While following others on social media was helping my music’s reach, I think it also planted a seed that’s affected me in a negative way. A few days after releasing “Maybe” to the world, I noticed how poorly it was doing compared to my other songs. Looking at it now, I think there are a number of reasons, but back then I wasn’t sure. Unfortunately, I let it eat at me more than I should’ve. My focus went from “What can I do next to make my songs better?” to “What can I do next to get more views?”. How far this gradual shift in mindset took me is clear when I think of the process behind making “Sirius”. I remember being very proud of the song while working on it, especially since I was using two popular, well-known voices. I remember feeling so excited when Amelia finished the fantastic artwork. I remember thinking it would be the song that would put me on the map.

It only got worse once I started working on “Trojan Horses”. That song was originally going to be the lead track on a 4-song EP, which would be available on streaming services like Spotify and Apple Music. Monetizing my music was something that I wrestled with for weeks, unsure if I wanted to go through the hassle. In the end, I thought if I wanted to grow my audience, I should do bigger projects and get them out to as many people as possible. The EDM-style of that song was chosen almost no other reason other than that’s what everyone else was doing. I switched the song’s vocalist to Hatsune Miku because of her fame (it was originally going to be someone else). While the 4-track EP was scrapped in favor of releasing each song individually, I told myself everything else was worth it. I could almost see my subscriber count skyrocketing.

None of those things happened.

After Trojan Horses was released, I was completely burned out on music production. Both my physical and mental health were suffering. The indicator of my own self-worth had become my YouTube subscriber count. Every time I opened the Internet, my brain interpreted what I saw as “You’re not good enough.” Instead of being happy for my fellow producers being recognized, I was just jealous of them, wondering why it wasn’t me. All the while, I had lost sight of why I started doing this in the first place: because it was fun. Once it was about gaining a following (and trying to monetize the content), it wasn’t fun anymore. It felt like a job that I thought about constantly. Finally, it reached a point where I thought about deleting my YouTube channel entirely, so I wouldn’t have to think about it anymore.

Getting Back To Where I Started

Instead of taking the nuclear option, I took a break. I logged out of Twitter and told myself I would only log in to share something when it was finished. I dropped out of a community project I had been involved in. I left all the vocal synth Discords I had previously joined. Trojan Horses was pulled from streaming services. I left it all behind to refocus, and the impact has been tremendous. My health has improved, both physically and mentally. Stepping back from everything has reminded me of what I’ve really been able to accomplish. It’s not about the numbers. It’s about making something you enjoy, and if other people enjoy it too, that’s just a bonus. (I had other reasons for leaving, too, but I don’t want to go into any detail here.)

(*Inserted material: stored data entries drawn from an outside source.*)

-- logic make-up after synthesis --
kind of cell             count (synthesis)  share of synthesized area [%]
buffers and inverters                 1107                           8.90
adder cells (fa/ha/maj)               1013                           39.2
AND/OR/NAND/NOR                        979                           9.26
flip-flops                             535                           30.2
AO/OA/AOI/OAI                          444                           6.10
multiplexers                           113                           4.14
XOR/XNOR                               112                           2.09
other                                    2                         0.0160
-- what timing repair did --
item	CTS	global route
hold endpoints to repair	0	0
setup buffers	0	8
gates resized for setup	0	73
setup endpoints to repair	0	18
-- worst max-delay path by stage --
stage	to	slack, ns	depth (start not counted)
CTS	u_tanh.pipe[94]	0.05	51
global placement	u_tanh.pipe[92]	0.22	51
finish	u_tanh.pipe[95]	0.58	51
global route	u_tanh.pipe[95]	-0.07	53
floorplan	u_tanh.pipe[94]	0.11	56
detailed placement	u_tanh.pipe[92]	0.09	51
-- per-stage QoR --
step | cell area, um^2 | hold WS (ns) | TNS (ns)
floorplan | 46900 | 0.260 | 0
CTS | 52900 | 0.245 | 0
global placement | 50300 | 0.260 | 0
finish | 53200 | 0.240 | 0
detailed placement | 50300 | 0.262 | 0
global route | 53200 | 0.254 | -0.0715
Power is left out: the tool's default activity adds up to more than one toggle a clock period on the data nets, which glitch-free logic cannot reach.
File: src/rtl/stack_mips_core.sv
// Multi-cycle 8-bit stack processor: control FSM, 32-byte unified memory, 16-entry stack.
// ALU ops take 5-6 cycles, PUSH takes 4, POP/JMP/JZ take 3. load_en idles the core and writes memory.
module stack_mips_core #(
  parameter int STACK_DEPTH = 16,
  parameter int MEM_WORDS   = 32
) (
  input  logic                                   clk,
  input  logic                                   rst,
  input  logic                                   load_en,
  input  logic [$clog2(MEM_WORDS)-1:0]           load_addr,
  input  logic [7:0]                             load_data,
  output logic [$clog2(MEM_WORDS)-1:0]           pc,
  output logic [7:0]                             ir,
  output logic [7:0]                             tos_data,
  output logic [$clog2(STACK_DEPTH+1)-1:0]       depth
);
  localparam int AW = $clog2(MEM_WORDS);
  localparam int DW = $clog2(STACK_DEPTH + 1);
  localparam int SW = $clog2(STACK_DEPTH);

  typedef enum logic [3:0] {
    S_IF, S_ID, S_POPA, S_POPB, S_EXEC, S_PUSHR,
    S_MEMRD, S_PUSHM, S_WR, S_JMPS, S_BR
  } state_e;

  logic [7:0]    mem_q [MEM_WORDS];
  logic [7:0]    stk_q [STACK_DEPTH];
  state_e        state_q;
  logic [AW-1:0] pc_q;
  logic [7:0]    ir_q, a_q, b_q, alu_q, mdr_q;
  logic [DW-1:0] depth_q, depth_d;
  logic [7:0]    alu_d, tos, push_val;
  logic [SW-1:0] top_idx;
  logic          empty, full, push_en, pop_en;

  assign empty    = (depth_q == '0);
  assign full     = (depth_q == DW'(STACK_DEPTH));
  assign top_idx  = SW'(depth_q - 1'b1);
  // An empty stack reads as zero for pops, JZ and the tos port alike.
  assign tos      = empty ? 8'h00 : stk_q[top_idx];
  assign push_en  = !load_en && (state_q == S_PUSHR || state_q == S_PUSHM);
  assign pop_en   = !load_en && (state_q == S_POPA || state_q == S_POPB || state_q == S_WR);
  assign push_val = (state_q == S_PUSHR) ? alu_q : mdr_q;

  always_comb begin
    depth_d = depth_q;
    if (push_en && !full)
      depth_d = depth_q + 1'b1;
    else if (pop_en && !empty)
      depth_d = depth_q - 1'b1;
  end

  always_comb begin
    alu_d = 8'h00;
    case (ir_q[6:5])
      2'b00:   alu_d = b_q + a_q;
      2'b01:   alu_d = b_q - a_q;
      2'b10:   alu_d = b_q & a_q;
      default: alu_d = ~a_q;
    endcase
  end

  // Memory and stack contents survive reset; only depth is cleared.
  always_ff @(posedge clk) begin
    if (load_en)
      mem_q[load_addr] <= load_data;
    else if (state_q == S_WR)
      mem_q[ir_q[AW-1:0]] <= tos;
  end

  always_ff @(posedge clk) begin
    if (push_en && !full)
      stk_q[SW'(depth_q)] <= push_val;
  end

  always_ff @(posedge clk or negedge rst) begin
    if (!rst) begin
      state_q <= S_IF;
      pc_q    <= '0;
      ir_q    <= '0;
      a_q     <= '0;
      b_q     <= '0;
      alu_q   <= '0;
      mdr_q   <= '0;
      depth_q <= '0;
    end else if (load_en) begin
      state_q <= S_IF;
    end else begin
      depth_q <= depth_d;
      case (state_q)
        S_IF: begin
          ir_q    <= mem_q[pc_q];
          pc_q    <= pc_q + 1'b1;
          state_q <= S_ID;
        end
        S_ID: begin
          case (ir_q[7:5])
            3'b000, 3'b001, 3'b010, 3'b011: state_q <= S_POPA;
            3'b100:  state_q <= S_MEMRD;
            3'b101:  state_q <= S_WR;
            3'b110:  state_q <= S_JMPS;
            default: state_q <= S_BR;
          endcase
        end
        S_POPA: begin
          a_q     <= tos;
          state_q <= (ir_q[7:5] == 3'b011) ? S_EXEC : S_POPB;
        end
        S_POPB: begin
          b_q     <= tos;
          state_q <= S_EXEC;
        end
        S_EXEC: begin
          alu_q   <= alu_d;
          state_q <= S_PUSHR;
        end
        S_MEMRD: begin
          mdr_q   <= mem_q[ir_q[AW-1:0]];
          state_q <= S_PUSHM;
        end
        S_JMPS: begin
          pc_q    <= ir_q[AW-1:0];
          state_q <= S_IF;
        end
        S_BR: begin
          if (tos == 8'h00)
            pc_q <= ir_q[AW-1:0];
          state_q <= S_IF;
        end
        default: state_q <= S_IF;
      endcase
    end
  end

  assign pc       = pc_q;
  assign ir       = ir_q;
  assign tos_data = tos;
  assign depth    = depth_q;
endmodule

File: config.mk
export PLATFORM = sky130hd
export DESIGN_NAME = stack_mips_core
export DESIGN_NICKNAME = d
export VERILOG_FILES = /design/src/rtl/stack_mips_core.sv
export SDC_FILE = /design/constraint.sdc
export NUM_CORES = 1
export LEC_CHECK = 0
export BUFFER_PORTS_ARGS = -buffer_cell sky130_fd_sc_hd__buf_2
export CAP_MARGIN = 15
export CORE_UTILIZATION = 60
export CTS_BUF_LIST = sky130_fd_sc_hd__clkbuf_16
export DETAILED_ROUTE_END_ITERATION = 10
export PLACE_DENSITY = 0.88
export SKIP_LAST_GASP = 1
export SYNTH_ARGS = -nofsm -noshare
export SYNTH_HDL_FRONTEND = slang
export SYNTH_SLANG_ARGS = --single-unit
File: constraint.sdc
create_clock -name clk -period 3.9 [get_ports clk]
set_input_delay 0.39 -clock clk [delete_from_list [all_inputs] [get_ports clk]]
set_output_delay 0.39 -clock clk [all_outputs]
set_load 0.02 [all_outputs]
[Word level (Yosys, flattened, before mapping)]
Memories as Yosys holds them, arrays and structs flattened. A register that Yosys moved wholly into a read port is not among the register bits.
Cells that the tools add are included.
Cells by class
  bitwise logic cells: 3
  equal/unequal tests: 20
  $lt $le $gt $ge: 0
  multiplexer cells: 21
  shift operators: 0
  div/mod/pow operators: 0
  multipliers: 0
  reduce and logical (&&, ||, !) cells: 28
  add/subtract/negate cells: 5
Operator list (number)
  8-bit two-way mux: 3
  4-bit case mux with 6 select lines: 1
  8-bit case mux with 3 select lines: 1
  5-bit two-way mux: 4
  4-bit by 3-bit == test with 1-bit output, second input constant: 4
  4-bit case mux with 4 select lines: 1
  5-bit case mux with 3 select lines: 1
  4-bit == test, second input constant: 3
  2-bit AND reduction: 6
  5-bit by 1-bit adder with 5-bit output, second input constant: 2
  3-bit == test, second input constant: 3
  8-bit adder: 1
  8-bit AND: 1
  4-bit by 2-bit == test with 1-bit output, second input constant: 2
  8-bit logical NOT: 1
  1-bit two-way mux: 8
  8-bit NOT: 1
  8-bit OR reduction: 1
  8-bit subtractor: 1
  3-bit by 2-bit == test with 1-bit output, second input constant: 2
  5-bit == test, second input constant: 1
  1-bit logical NOT: 5
  5-bit logical NOT: 1
  5-bit by 1-bit subtractor with 5-bit output, second input constant: 1
  17 further kinds: 22
Word-level totals
  ROM bits: 0
  bits in writable memories: 384
  memories: 2
  latch bits: 0
  register bits: 38
  input bits: 16
Memories
  mem_q: depth 32, width 8, rd ports 2, clocked after Yosys merged registers in 2, wr ports 1, RTL line 26  | logic [7:0] mem_q [MEM_WORDS];
  stk_q: depth 16, width 8, rd ports 1, clocked after Yosys merged registers in 0, wr ports 1, RTL line 27  | logic [7:0] stk_q [STACK_DEPTH];

[Logic depth before layout (Yosys ltp)]
  depth in word-level cells: 7
  mapped depth: 16

[Least setup slack after synthesis]
No wires, ideal clock.
  path kind: reg-to-reg
  from: reg depth_q[0], in the netlist depth[0]
  to: mem mem_q[0][3], data pin
  setup slack: -49 ps
  cell stages (with the launch flop): 11
  arrival: 3671 ps
  setup time: 278 ps
  path through: dfrtp_1 -> buf_6 -> buf_12 -> buf_2 -> inv_1 -> ha_1 -> xor2_2 -> mux4_1 -> a211oi_1 -> nand2_1 -> nand2_1
Between the ends
  word-level cells in the longest chain between the ends: 4
RTL lines
  from (decl): RTL line 31  | logic [DW-1:0] depth_q, depth_d;
  from (signal assigned): RTL line 89  | depth_q <= depth_d;
  5-bit by 1-bit subtractor with 5-bit output
  memory 16 x 8 bit
  8-bit two-way mux *: RTL line 40  | assign tos = empty ? 8'h00 : stk_q[top_idx];
  via tos_data[3]: RTL line 14  | output logic [7:0] tos_data,
  8-bit two-way mux (no source line) *
  to (decl): RTL line 26
Mark *: on every way through the listed nets, which the timed path passes. The rest lies on a longest branch.

[Worst setup path after layout]
  from: reg depth_q[1], in the netlist depth[1]
  to: out tos_data[3]
Between the ends
  word-level cells in the longest chain between the ends: 3
RTL lines (RTL line)
  5-bit by 1-bit subtractor with 5-bit output
  memory 16 x 8 bit
  8-bit two-way mux *: 40
  to (decl): 14
Mark *: on every way between the ends. The rest lies on a longest branch, timed or not.

==> metrics.cfg <==
[outcome]
status=complete, no violations

[floorplan]
die_x_um=187
std_cell_rows=67
core_area_mm2=0.0335
die-area_mm2=0.0349
io-pin-count=42
dieHeight_um=187
start_util=0.611

[sta]
rsz0062_at_grt=no
drv_slew=0
timing.final.crit_share=0.979
hold_violations=0
finalSetupViolCount=0
worst-slew-pin-transition_ns=1.14
skew_ns=0.0333
fmax_ghz=0.262
relSlewSlack=0.242
period_minus_slack_ns=3.82
tns_ns=0

[logic_synthesis]
synth_top_family_by_area=multiplexers
synth-xor-area-share=0.0101
yosys-top-cells-count=384 x edfxtp_1, 179 x mux4_2, 81 x nand2_1
synth_fa_ha_area_frac=0.0101
synth-compound-area-share=0.0291
synthArstFlopShare=0.123
ys_seq_area_frac=0.629
avgSynthCellArea_um2=17.6
dominantRegCellSynth=edfxtp_1
synth_most_common_cell=edfxtp_1
synthSimpleGateAreaFrac=0.0584
synth.distinct_cells=62
yosysTopAreaCellShare=0.563
synth_edf_count=384
synth_top_area_cell=edfxtp_1
synth_area_mm2=0.0205
synth_mux_area_frac=0.243
synthesis.nets=1198
synth_area_leaders=edfxtp_1 56%, mux4_2 20%, dfrtp_1 6.6%, mux2i_1 2.0%, nand2_1 1.5%
synthCells=1166
ys_seq_elements=438
synth-warning-count=0

[place]
place.gp.congestion=0.918
place_area_mm2=0.0214
port_buffers=41
dp_cells=1639
dpl.hpwl_um=32200

[hold_path]
hp-start=load_en
hold_depth=2
hold_class=in2reg
hold_path_end=state_q[3]

[clocking]
clk_pin_slew_ns=0.07
cts_buffer_depth=3
tritoncts=done
cts_root_buffer=clkbuf_16
clock-sinks=438
numCtsBuffers=43
clkLatencyLatePin_ns=0.57
htree_levels=2
post_cts_buffers=0

[drt]
drc=0
routed_wl_um=52200
routed_via_density=7.12
wl_met2_um=24800
ant_nets=0
highest_layer=met5
num_vias=12300
wl_met3_um=6210
drt_iter0_drc=2075
post_drt_wl_per_cell_um=30.4
drt_pass1_iterations=5
drt-met1-wl_um=18500

[cells_and_area]
final_layout_size_suffix_gt1_frac=0.297
nFillCells=2019
fin_nets=1271
layoutNonFillerInstCount=1720
area_delta_synth_final_pct=10.9
seq_area_mm2=0.0129
finish.instance_area_mm2=0.0227
multi_input_area_mm2=0.00722

[worst_setup_path]
reg2reg_depth=6
crit_path_start_kind=register
r2r-end=mem_q[13][4]
cp_max_fo=26
r2r-start=state_q[0]
ff2ff_setup_slack_ns=0.12
endpoint_kind=output port
cp.arrival_ns=3.43
required_ns=3.51
path_class=reg2out

[global_routing]
grt_pass1_vias=12500
grt_pass1_wl_um=79300
grtUsageTotal=0.311
overflow=0
grt_max_degree=52
antenna_found_initial=2

[power]
leakage_nw=7.74
p_seq_frac=0.351
pwr_density_cell_mw_per_mm2=795
vdd_drop_max_mv=0.675
switching_share=0.378
p_int_w=0.0112
power_switching_w=0.00683
p_comb_frac=0.435
clkPwrFrac=0.215

[job]
cap_violations=0

-- critical path, stage by stage (launching register included) --
cell and delay (ns):
dfrtp_1 0.50, inv_1 0.14, ha_2 0.42, buf_4 0.34, mux2i_1 0.16, mux4_1 0.60
a211oi_2 0.45, buf_2 0.26
-- worst max-delay path by stage --
stage                   from           to  slack [ns]
floorplan           depth[0]  mem_q[0][3]        0.20
global placement     load_en  mem_q[5][1]        0.39
detailed placement   load_en  mem_q[1][2]        0.29
CTS                 depth[0]  tos_data[2]        0.07
global route        depth[1]  tos_data[3]       0.008
finish              depth[1]  tos_data[3]        0.08
-- flip-flops by register name (all words and copies together) (netlist names) --
signal	count
pc	5
state_q	4
mdr_q	8
a_q	8
mem_q	256
stk_q	128
b_q	8
alu_q	8
ir	8
depth	5
-- layout by cell type, fill, tap and decap left out, drive strengths merged, types with 14 or more instances in the layout --
master / netlist / layout
nor3b: 15 / 15
nor2: 65 / 65
nand2: 81 / 81
nand2b: 15 / 15
mux2i: 40 / 40
edfxtp: 384 / 384
buf: 34 / 97
dfrtp: 54 / 54
a21oi: 18 / 18
o21ai: 48 / 48
clkbuf: 36 / 44
mux2: 27 / 27
nand3: 14 / 14
clkinv: 1 / 18
inv: 16 / 30
mux4: 188 / 188
ha: 15 / 15
nor3: 16 / 16
-- cells by family (layout without fill, tap and decap cells) --
family	count (synthesis)	count (layout)
AND/OR/NAND/NOR	248	248
multiplexers	255	255
AO/OA/AOI/OAI	101	101
XOR/XNOR	21	21
buffers and inverters	87	192
adder cells (fa/ha/maj)	16	16
other	0	1
flip-flops	438	438
-- routing by layer --
| metal | vias up | track usage |
|---|---|---|
| li1 | 4879 | - |
| met3 | 200 | 0.0762 |
| met4 | 2 | 0.134 |
| met1 | 6191 | 0.424 |
| met5 | - | 0 |
| met2 | 979 | 0.484 |
-- per-stage QoR --
| stage | setup WS, ns | total power (W) | utilization | hold slack, ns |
|---|---|---|---|---|
| 4_1_cts | 0.0660 | 0.0179 | 0.676 | 0.171 |
| 3_5_place_dp | 0.293 | 0.0139 | 0.638 | 0.421 |
| 5_1_grt | 0.00817 | 0.0187 | 0.678 | 0.218 |
| 6_report | 0.0812 | 0.0181 | 0.678 | 0.209 |
| 2_1_floorplan | 0.197 | 0.0117 | - | 0.0944 |
| 3_3_place_gp | 0.386 | 0.0137 | 0.638 | 0.410 |
-- power groups by stage --
| stage | clock network, W | logic (W) | registers, W |
|---|---|---|---|
| 5_1_grt | 0.00407 | 0.00825 | 0.00640 |
| 3_5_place_dp | 0 | 0.00753 | 0.00640 |
| 4_1_cts | 0.00389 | 0.00767 | 0.00632 |
| 6_report | 0.00388 | 0.00785 | 0.00634 |
| 2_1_floorplan | 0 | 0.00578 | 0.00594 |
| 3_3_place_gp | 0 | 0.00735 | 0.00638 |
-- what timing repair did --
| item | 4_1_cts | 5_1_grt |
|---|---|---|
| gates resized for setup | 0 | 2 |
| hold buffers | 1 | 0 |
| hold endpoints to repair | 23 | 0 |
| setup endpoints to repair | 0 | 2 |
-- cell type report --
type	instances	share of cell area
multi-input cells	641	0.318
clock inverters	33	0.00826
inverters	17	0.00281
flip-flops and latches	438	0.567
well taps	448	0.0247
clock buffers	44	0.0485
repair buffers	98	0.0307
diodes	1	0.000110
Note: power is estimated with default switching activity, not from simulation.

There’s been a lot of talk about how social media sites are engineered to addict you, and personally speaking, I believe it. I have seen that effect on myself. There were days where I would open Twitter over and over again, hoping to see that notification icon. I had the YouTube dashboard open constantly, begging the subscriber number to be bigger than it was last time I checked it. It was all very unhealthy, and for me, the best cure was to quit. I wouldn’t be surprised if I come back to making music later, because I know how much fun it can be when you aren’t expecting yourself to be the next great producer. Social media, though, doesn’t give enough benefit to me anymore. There’s still a lot of improvement to be made, but I think I’m slowly getting there.